EXTRACTED ENTRIES Block Start

This design comes from an exercise in tuning for small area, a short achievable clock period and few clock cycles on the open sky130 flow, not from production work.
In this exercise RTL edits were held to simulation tests only and were not proved equivalent to the original.
No activity file was given, so power comes from the tool's default toggle rates.

==> design.v <==
package tiling_pkg;
    localparam int addr_width = 32;   
    localparam int word_width = 32;
    localparam int dim_width  = 16;   
    localparam logic [3:0] strobe_byte = 4'b0001;
    localparam logic [3:0] strobe_word = 4'b1111;
    typedef enum logic [3:0] {
        idle,
        ifmap_read,
        ifmap_write,
        filter_read,
        filter_write,
        bias_read,
        bias_write,
        opsum_read,
        opsum_wait,
        opsum_write,
        opsum_clear,
        pass_end
    } phase_t;
endpackage
`timescale 1ns/1ps
module tiling_top (
    input  logic        clk,
    input  logic        rst,
    input  logic        start,
    output logic        finish,
    output logic        done,
    input  logic [31:0] mapping_param,
    input  logic [31:0] shape_param1,
    input  logic [31:0] shape_param2,
    input  logic [31:0] dram_ifmap_base_addr,
    input  logic [31:0] dram_filter_base_addr,
    input  logic [31:0] dram_bias_base_addr,
    input  logic [31:0] dram_opsum_base_addr,
    input  logic [31:0] glb_ifmap_base_addr,
    input  logic [31:0] glb_filter_base_addr,
    input  logic [31:0] glb_bias_base_addr,
    input  logic [31:0] glb_opsum_base_addr,
    output logic        dram_we,
    output logic [31:0] dram_addr,
    output logic [31:0] dram_w_data,
    input  logic [31:0] dram_r_data,
    output logic [3:0]  glb_re,
    output logic [31:0] glb_r_addr,
    input  logic [31:0] glb_r_data,
    output logic [3:0]  glb_we,
    output logic [31:0] glb_w_addr,
    output logic [31:0] glb_w_data
);
    localparam logic [2:0] S_IDLE = 3'd0, S_BI = 3'd1, S_IFA = 3'd2, S_IF = 3'd3,
                           S_FIA = 3'd4, S_FI = 3'd5, S_DR = 3'd6;
    logic [2:0] q_r, r_r, p_r;
    logic [1:0] u_r, fr_r, fs_r;
    logic [9:0] c_r, m_r;
    logic [7:0] w_r, h_r;
    always_ff @(posedge clk) begin
        q_r  <= mapping_param[8:6];
        r_r  <= mapping_param[5:3];
        p_r  <= shape_param1[28:26];
        u_r  <= shape_param1[25:24];
        fr_r <= shape_param1[23:22];
        fs_r <= shape_param1[21:20];
        c_r  <= shape_param1[19:10];
        m_r  <= shape_param1[9:0];
        w_r  <= shape_param2[15:8];
        h_r  <= shape_param2[7:0];
    end
    logic [5:0] grp;
    logic [8:0] pw, ph;
    assign grp = q_r * r_r;
    assign pw  = {1'b0, w_r} + {5'b0, p_r, 1'b0};
    assign ph  = {1'b0, h_r} + {5'b0, p_r, 1'b0};
    logic [2:0]  st;
    logic        first, drain, v1, lastv1;
    logic [9:0]  gb, cf;
    logic [8:0]  cx, cy;
    logic [5:0]  cc;
    logic [31:0] fptr, gptr, data;
    logic [5:0] grp_m1;
    logic [3:0] nch_m1;
    logic       cc_last, cx_last, cy_last, cf_last, dx_last, dy_last, px_last;
    logic       fi_last, dr_last;
    assign grp_m1  = grp - 6'd1;
    assign nch_m1  = grp_m1[5:2];
    assign cc_last = (st == S_FI) ? (cc == grp_m1) : (cc == {2'b0, nch_m1});
    assign cx_last = (st == S_FI) ? (cx == {7'b0, fs_r} - 9'd1) : (cx == pw - 9'd1);
    assign cy_last = (st == S_FI) ? (cy == {7'b0, fr_r} - 9'd1) : (cy == ph - 9'd1);
    assign cf_last = cf == m_r - 10'd1;
    assign px_last = cc_last && cx_last && cy_last;
    assign fi_last = px_last && cf_last;
    assign dx_last = ({1'b0, cx} + {8'b0, u_r}) > ({1'b0, pw} - {8'b0, fs_r});
    assign dy_last = ({1'b0, cy} + {8'b0, u_r}) > ({1'b0, ph} - {8'b0, fr_r});
    assign dr_last = cf_last && dx_last && dy_last;
    logic        [11:0] step_px;
    logic signed [11:0] mul_x;
    logic signed [10:0] mul_m;
    logic signed [22:0] prod;
    assign step_px = {2'b0, c_r} - {6'b0, grp_m1[5:2], 2'b00};
    assign mul_x   = (st == S_FIA) ? {2'b0, gb} : {2'b0, c_r} - {6'b0, grp} + 12'd1;
    assign mul_m   = {1'b0, m_r};
    assign prod    = mul_x * mul_m;
    logic               d_load, d_fnext;
    logic [31:0]        d_base;
    logic        [22:0] d_op;
    logic [31:0]        fptr_inc;
    assign fptr_inc = fptr + 32'd1;
    always_comb begin
        d_load  = 1'b0;
        d_fnext = 1'b0;
        d_base  = dram_bias_base_addr;
        d_op    = '0;
        if (dram_we) d_op = 23'd4;
        case (st)
            S_IDLE: if (start) begin
                d_load = 1'b1;
                d_base = drain ? dram_opsum_base_addr : dram_bias_base_addr;
            end
            S_BI: begin
                d_op = 23'd4;
                if (cf_last) begin
                    d_load = 1'b1;
                    d_base = dram_ifmap_base_addr;
                end
            end
            S_IFA: d_op = {13'b0, gb};
            S_IF: begin
                if (!cc_last) d_op = 23'd4;
                else d_op = {{11{step_px[11]}}, step_px};
                if (px_last) begin
                    d_load = 1'b1;
                    d_base = dram_filter_base_addr;
                end
            end
            S_FIA: d_op = prod;
            S_FI: begin
                if (!cc_last) d_op = {13'b0, m_r};
                else if (!(cx_last && cy_last)) d_op = prod;
                else d_fnext = 1'b1;
            end
            default: ;
        endcase
    end
    logic [2:0]  g_cnt;
    logic        g_load;
    logic [31:0] g_base;
    assign g_cnt = glb_we[3] ? 3'd4 : glb_we[2] ? 3'd3 : glb_we[1] ? 3'd2 : glb_we[0] ? 3'd1 : 3'd0;
    always_comb begin
        g_load = 1'b0;
        g_base = glb_opsum_base_addr;
        case (st)
            S_IDLE: g_load = start && drain;
            S_BI: begin g_load = first; g_base = glb_bias_base_addr; end
            S_IF: begin g_load = first; g_base = glb_ifmap_base_addr; end
            S_FI: begin g_load = first; g_base = glb_filter_base_addr; end
            default: ;
        endcase
    end
    logic [3:0] if_lanes;
    always_comb begin
        if (!cc_last) if_lanes = 4'b1111;
        else case (grp_m1[1:0])
            2'd0: if_lanes = 4'b0001;
            2'd1: if_lanes = 4'b0011;
            2'd2: if_lanes = 4'b0111;
            default: if_lanes = 4'b1111;
        endcase
    end
    always_ff @(posedge clk) begin
        dram_addr <= d_load ? d_base : d_fnext ? fptr_inc : dram_addr + {{9{d_op[22]}}, d_op};
        gptr      <= g_load ? g_base : gptr + {29'b0, g_cnt};
        data      <= drain ? glb_r_data : dram_r_data;
        if (st == S_FIA) fptr <= dram_addr + {{9{prod[22]}}, prod};
        else if (d_fnext) fptr <= fptr_inc;
        case (st)
            S_IDLE, S_IFA, S_FIA: begin
                cf <= '0; cx <= '0; cy <= '0; cc <= '0;
            end
            S_BI: cf <= cf + 10'd1;
            S_IF, S_FI: begin
                if (!cc_last) cc <= cc + 6'd1;
                else begin
                    cc <= '0;
                    if (!cx_last) cx <= cx + 9'd1;
                    else begin
                        cx <= '0;
                        if (!cy_last) cy <= cy + 9'd1;
                        else begin
                            cy <= '0;
                            cf <= cf + 10'd1;
                        end
                    end
                end
            end
            S_DR: begin
                if (!cf_last) cf <= cf + 10'd1;
                else begin
                    cf <= '0;
                    if (!dx_last) cx <= cx + {7'b0, u_r};
                    else begin
                        cx <= '0;
                        cy <= cy + {7'b0, u_r};
                    end
                end
            end
            default: ;
        endcase
    end
    always_ff @(posedge clk or posedge rst) begin
        if (rst) begin
            st      <= S_IDLE;
            first   <= 1'b0;
            drain   <= 1'b0;
            gb      <= '0;
            glb_we  <= '0;
            glb_re  <= '0;
            dram_we <= 1'b0;
            v1      <= 1'b0;
            lastv1  <= 1'b0;
            finish  <= 1'b0;
            done    <= 1'b0;
        end else begin
            first   <= 1'b0;
            finish  <= 1'b0;
            v1      <= st == S_DR;
            lastv1  <= st == S_DR && dr_last;
            dram_we <= v1;
            done    <= lastv1;
            glb_re  <= '0;
            glb_we  <= '0;
            if (finish) begin
                if ({1'b0, gb} + {5'b0, grp} >= {1'b0, c_r}) begin
                    drain <= 1'b1;
                    gb    <= '0;
                end else begin
                    gb <= gb + {4'b0, grp};
                end
            end
            if (done) drain <= 1'b0;
            case (st)
                S_IDLE: if (start) begin
                    if (drain) begin
                        st     <= S_DR;
                        glb_we <= 4'b1111;
                        glb_re <= 4'b1111;
                    end else begin
                        st    <= S_BI;
                        first <= 1'b1;
                    end
                end
                S_BI: begin
                    glb_we <= 4'b1111;
                    if (cf_last) st <= S_IFA;
                end
                S_IFA: begin
                    st    <= S_IF;
                    first <= 1'b1;
                end
                S_IF: begin
                    glb_we <= if_lanes;
                    if (px_last) st <= S_FIA;
                end
                S_FIA: begin
                    st    <= S_FI;
                    first <= 1'b1;
                end
                S_FI: begin
                    glb_we <= 4'b0001;
                    if (fi_last) begin
                        st     <= S_IDLE;
                        finish <= 1'b1;
                    end
                end
                S_DR: begin
                    if (dr_last) st <= S_IDLE;
                    else begin
                        glb_we <= 4'b1111;
                        glb_re <= 4'b1111;
                    end
                end
                default: st <= S_IDLE;
            endcase
        end
    end
    assign dram_w_data = data;
    assign glb_w_data  = data & {32{~drain}};
    assign glb_r_addr  = gptr;
    assign glb_w_addr  = gptr;
endmodule
==> run.sh <==
#!/bin/bash
# synth_recipe.tcl (not shown) runs the flow's synth.tcl, then flattens the netlist and writes it again
# the make line also repeats each setting of config.mk as NAME=value (left out here)
make -C /OpenROAD-flow-scripts/flow DESIGN_CONFIG=/design/flow/config.mk WORK_HOME=/design/flow/orfs CLKGATE_MAP_FILE= SYNTH_SCRIPT=/design/flow/synth_recipe.tcl finish
==> config.mk <==
export PLATFORM = sky130hd
export DESIGN_NAME = tiling_top
export DESIGN_NICKNAME = tiling_top
export VERILOG_FILES = /design/flow/design.v
export SDC_FILE = /design/flow/constraint.sdc
export NUM_CORES = 4
export LEC_CHECK = 0
export CAP_MARGIN = 20
export CORE_MARGIN = 2
export CORE_UTILIZATION = 40
export SLEW_MARGIN = 20
==> constraint.sdc <==
create_clock -name core_clock -period 50.0 [get_ports {clk}]
set_input_delay 10.0000 -clock core_clock [delete_from_list [all_inputs] [get_ports {clk}]]
set_output_delay 10.0000 -clock core_clock [all_outputs]
set_load 0.01 [all_outputs]
==> run notes <==
status=complete, no violations; 1st-iter DRT viols=1,698; Max FO, Critical Path=12; Slew @ Worst Pin=1.10 ns; layout cells sized above 1=6.98%; Post-synth EDFFs=66; ys flop type=dfxtp_1; Die Span X=255 um; Core Box Area=62,700 um^2; WS Path Type=reg -> reg; Post-Route WL=88.4 mm; largest net degree at the start of global routing=70; Post-Syn Instances=2,963; # hold bufs at CTS=0; remaining antenna violation count=0; worst hold path class=reg -> reg; Worst EP required=50.45 ns; min setup slack post-route=36.66 ns; WHS Path Cells=0; cell accounting for the most synthesized area=dfxtp_1; unrepaired setup endpoints after global routing=false; CP peak stage delay=0.85 ns; switching pwr=1.18 mW; most used cell, CP=fa_1; DRC=0; Worst-path clk slew=0.06 ns; most frequent cell after synthesis=inv_1; global-route wire length before repair=134 mm; Comb pwr share=78.4%; Bufs on Longest Clock Path=3; commonest cells in the synthesized netlist=inv_1, nand2_1, nor2_1, ha_1, a21oi_1; Async S/R FF share, synth=10.5%; CTS tree=yes; Lkg Pwr=13.5 nW; half-perimeter wire length after placement=71.7 mm; H-tree Lvls=1; flop2flop setup slack=36.66 ns; Via Count=23,487; pwr dens=72.3 nW/um^2; I/O pin cnt=590; synth warn=1; Setup Fix Bufs, Post-CTS=0; r2r endpoint=dram_addr[31]; row cnt=92; root buffer cell=clkbuf_16; max_cap viols=0; P&R area growth vs syn=27.5%; fin crit period=13.34 ns; DR pass1 iterations=5; VDD IR max=159 uV; final setup violating endpoints=0; # clock sinks=238; final core utilization=51.3%; Hold Crit Endpoint=done; initial antenna violation count=3; Final Slew Violations=0; CP endpoint kind=register; CP arrival=13.79 ns; Synth top area share=11.7%; fin crit share=26.7%; Resize count post-CTS=0; Port Buffers=544; Unique masters post-synth=99; clock latency at the later pin of the worst-skew pair=0.61 ns; Hold Crit Start=lastv1; Seq/Total Area, Yosys=22.0%; Post-Syn Area per Cell=8.52 um^2; Cell Int Power=1.15 mW; Final Hold Viols=0; Placer Congestion=0.951; register share of total power=11.5%; Final Skew=0.0215 ns; Synth area leaders=dfxtp_1, ha_1, fa_1; Final nets=4,128; Synthesized Nets=3,704; CTS Buf Count=30; CP max stage cell=a21oi_1; initial core utilization=40.2%; vias per inst=5.52; number of global-route vias before repair=23,219; fmax=75.0 MHz; die height=255 um; Yosys reg bits=238; clock share of power=10.2%; Setup WS pre-CTS=36.81 ns; worst-case reg-to-reg path depth=41; r2r startpoint=q_r[0]; WL/cell=20.8 um; Mapped Area=25,200 um^2; GRT Util Overall=26.4%; die area=65,100 um^2; sum of negative setup slack=0 ns; Startpoint Class=register; Switching Fraction=50.7%; gr ovfl total=0; Slew HR=27.0%
metal layers:
layer	track usage [%]	share of wire, %	vias to the layer above
li1	-	-	11274
met5	0	0.034	-
met1	36.4	45	11350
met4	4.93	1.9	4
met3	4.56	6.4	113
met2	43.4	47	746
layout by cell type, fill, tap and decap left out, types with 12 or more instances in the layout:
master           Yosys  final
a21oi_1            190    188
nor2_1             209    209
edfxtp_1            66     66
and2_1              53     51
mux2_2              61     61
nand3_1             74     74
nor2b_1             75     75
o21bai_1            17     17
xor2_1             108    108
a22o_1              36     36
dfxtp_1            147    147
a221oi_2            26     25
o22ai_1             67     67
buf_4               45     24
clkbuf_16            0     32
xnor2_1            169    168
dfrtp_1             25     21
o21ai_0            112    112
a211oi_2            13     13
nor4_1              13     12
o221ai_1            19     19
a21oi_2             20     22
mux2i_1             29     29
a21o_1              67     66
nor3_1              38     37
and3_1              38     38
nand2_1            240    238
ha_1               204    204
nand2b_1            24     24
a211oi_1            24     24
o211ai_1            24     24
inv_1              249    248
clkdlybuf4s50_1      0    544
o21a_1              16     16
fa_1               118    118
a31oi_1             22     22
nand4_1             32     32
area by class of cell:
cell class / count / area, um^2
antenna: 1 / 2.50
sequential: 238 / 5560
fill: 5853 / 30600
tap: 846 / 1060
clock buffer: 38 / 843
multi-input combinational: 2297 / 17900
inverter: 251 / 942
timing repair buffer: 569 / 5640
clock inverter: 18 / 230
critical path: cells and delay by family (launching register included):
family                     cells  cell delay [ns]
AOI/OAI and AO/OA             12             4.35
and+or+nand+nor               10             2.40
DFF                            1             0.35
buffers and inverters          5             0.49
adders and majority gates     11             5.18
xor gates and xnor gates       3             0.40
stage by stage:
stage | cells | area [um^2] | total power, mW | hold WS, ns
finish | 4258 | 32200 | 2.33 | 0.360
CTS | 4256 | 32100 | 2.32 | 0.362
global route | 4257 | 32200 | 2.55 | 0.373
detailed placement | 4200 | 31100 | 2.07 | 0.348
floorplan | 2963 | 25200 | 1.60 | 0.331
global placement | 4200 | 31100 | 2.03 | 0.334
how the worst max path moves through the flow:
stage	start	end	slack [ns]	cells after the start
3_5_place_dp	q_r[0]	dram_addr[31]	36.81	41
4_1_cts	q_r[0]	dram_addr[31]	36.79	41
3_3_place_gp	q_r[0]	dram_addr[31]	37.13	41
2_1_floorplan	start	gptr[23]	38.40	7
6_report	q_r[0]	dram_addr[31]	36.66	41
5_1_grt	r_r[0]	dram_addr[31]	35.67	41
cell families (layout without fill, tap and decap cells):
logic type	after synthesis	in the layout	share of synthesized area, %
AO/OA/AOI/OAI	757	757	20.9
XOR/XNOR	280	280	9.83
adder cells (fa/ha/maj)	323	323	19.5
buffers and inverters	428	876	7.28
flip-flops	238	238	22.0
multiplexers	90	90	3.87
other	0	1	0
AND/OR/NAND/NOR	847	847	16.5
power groups by stage:
| stage | logic [mW] | registers, mW | clock network, mW |
|---|---|---|---|
| 6_report | 1.82 | 0.267 | 0.236 |
| 5_1_grt | 2.03 | 0.271 | 0.249 |
| 4_1_cts | 1.81 | 0.267 | 0.242 |
| 3_5_place_dp | 1.80 | 0.270 | 0 |
| 3_3_place_gp | 1.76 | 0.270 | 0 |
| 2_1_floorplan | 1.33 | 0.262 | 0 |
sequential cells by signal (all words and copies together), names as in the netlist, 6 cells and up:
name       flops
m_r           10
data          32
h_r            8
w_r            8
gptr          32
cx             9
cc             6
gb            10
dram_addr     32
fptr          32
c_r           10
cf            10
cy             9
Testbench counts, summed over its fixed seeds: cycles 104,326.

## port drivers added, routing unchanged
The flow's constraints put no driver on any port. The routed layout listed below was extracted and timed again, unchanged, in two steps.
Step 1, drivers: a clkbuf_16 drives clk and a buf_2 each remaining input, both assumed.
Step 2 also shifts input and output timing later by t, the mid clock arrival at the registers, as if the neighbouring blocks saw the same clock.
Slacks: ideal / step 1 / step 2; pairs: ideal / step 1.
t (ns): 0.663
setup WS [ns]: 36.660 / 36.660 / 36.660
latest minus earliest clock arrival (ns): 0.021 / 0.022
worst slew at a driven data input, ns: 0.14
After both steps this run still meets setup and hold. The setup slack of this run moves by 0.000 ns with the drivers and by 0.000 ns with both steps.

EXTRACTED ENTRIES Block End

DIRECTIONS> Out of the data above, set down the lines from the one with "#!/bin/bash" to the one with "create_clock -name core_clock", both included, exactly as written and with no additions.

RESPONSE FOR THIS EXERCISE>
#!/bin/bash
# synth_recipe.tcl (not shown) runs the flow's synth.tcl, then flattens the netlist and writes it again
# the make line also repeats each setting of config.mk as NAME=value (left out here)
make -C /OpenROAD-flow-scripts/flow DESIGN_CONFIG=/design/flow/config.mk WORK_HOME=/design/flow/orfs CLKGATE_MAP_FILE= SYNTH_SCRIPT=/design/flow/synth_recipe.tcl finish
==> config.mk <==
export PLATFORM = sky130hd
export DESIGN_NAME = tiling_top
export DESIGN_NICKNAME = tiling_top
export VERILOG_FILES = /design/flow/design.v
export SDC_FILE = /design/flow/constraint.sdc
export NUM_CORES = 4
export LEC_CHECK = 0
export CAP_MARGIN = 20
export CORE_MARGIN = 2
export CORE_UTILIZATION = 40
export SLEW_MARGIN = 20
==> constraint.sdc <==
create_clock -name core_clock -period 50.0 [get_ports {clk}]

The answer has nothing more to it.